When you knit, you force the loose yarn into curls, and like the spinning process, this adds energy to the fabric. The yarn wants to revert back into its original shape, so it pulls and bends the fabric you just created. This is why washing the yarn before knitting doesn’t work, since it’s the knitting that adds the energy.
The sample shown above is just bound off and you can see the sides and the bottom and top edge curl. I don’t think anyone would call this sample a “relaxed” piece of fabric.
The difference between the washed sample and the unwashed sample is clearly visible here.
Imagine the green swatch is your sweater. Of course you can wear it as is, but you can’t stop it from relaxing and turning into the blue sample. At some point the active energy will leave the sample, causing it to relax and drape. This is the exact moment when people say their sweater is “saggy” and “stretched out of shape” and unfortunately the first one they’ll blame is the wool and the yarn.
So how to make a swatch and how to use it?
- Make a swatch that’s big enough to take 10cm horizontally and 10cm vertically from the center, without coming close to the edges.
First of all your swatch should be a square shape, not a rectangle like mine. My swatches are meant to give customers a feel of the finished yarn, not to actually swatch for a sweater. When you make your swatches square shaped make sure to make them at least 20x20cm but preferably 30x30cm. That way you’ll have a large margin between the center and the edge.
- Treat your swatch the way you’re going to treat your garment
Most yarns are really slack and loose when wet, but they firm up again after they’re dry. It’s always best to see this happen to your swatch first, so you won’t panic when it happens to your garment. Because if your swatch returns to a nice firm fabric, your garment will too! Even if it looks like spaghetti when wet.

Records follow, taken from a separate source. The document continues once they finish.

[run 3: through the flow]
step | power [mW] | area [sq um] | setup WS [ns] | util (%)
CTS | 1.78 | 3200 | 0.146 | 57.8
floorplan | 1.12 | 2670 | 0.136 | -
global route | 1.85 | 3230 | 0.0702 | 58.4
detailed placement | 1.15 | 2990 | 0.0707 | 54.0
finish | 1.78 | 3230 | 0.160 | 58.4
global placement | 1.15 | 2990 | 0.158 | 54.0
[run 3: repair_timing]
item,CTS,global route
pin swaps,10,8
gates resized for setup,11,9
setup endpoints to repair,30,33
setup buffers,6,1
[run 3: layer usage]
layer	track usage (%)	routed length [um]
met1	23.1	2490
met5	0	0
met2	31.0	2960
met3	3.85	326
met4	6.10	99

Also very important: if your yarn tends to bleed it’s always best to find out with a colorwork swatch rather than a colorwork garment.
- Save your swatches and label them
There’s a large selection of swatches in our shop because we want to show customers what types of fabrics you can make by combining yarns. It might seem like a hassle, but if you’ve made a swatch with a yarn base once, you’ll never have to do it again. Just keep them in a box, label them, write the needle size and the gauge after washing (because they do scrunch up a bit after a while).
Swatches in practice:
I made a swatch for the purpose of this post to show you why it’s important to swatch and to wash a swatch. My sample is knit using Lang Yarns Merino 120 using 4mm needles. The information on the ball itself states: 50 grams approx. 120m, 3,5mm-4,5mm, gauge 22 x 32.
The gauge on my unwashed sample is 24 x 34 = 10cm x 10cm.
When wet the yarn turns into noodle soup and is very see through.
Once dry the sample is smooth, the stitches are nice and snug and the gauge is now 22 x 31,5 = 10cm x 10cm.
The difference in gauge between unwashed and washed is 2 stitches and 2,5 rows per 10cm.
So this might seem like a minor difference, and on 10cm it’s not that big of a deal. Now imagine you’re knitting a sweater with a bust size of 80cm or 120cm, and now it’s a big deal. If we calculate we find that on the 80cm size we end up with 16 stitches extra, on a 120cm size we end up with 24 stitches more than we need. That is 7,2 cm and 10,9cm respectively. I’m not even going to mention row gauge, but imagine making long sleeves and ending up with 2,5rows more per 10cm. That’s going to be a lot as well.
The thing about swatches is that it’s “looking into the future”. So it’s entirely possible that your project is too tight while knitting, but if you’ve followed the swatch instructions correctly, then your garment is going to fit exactly the way it should once it’s washed and dried. When you trust your swatch, and you wash your garment the way you washed your swatch, then it will turn out exactly right!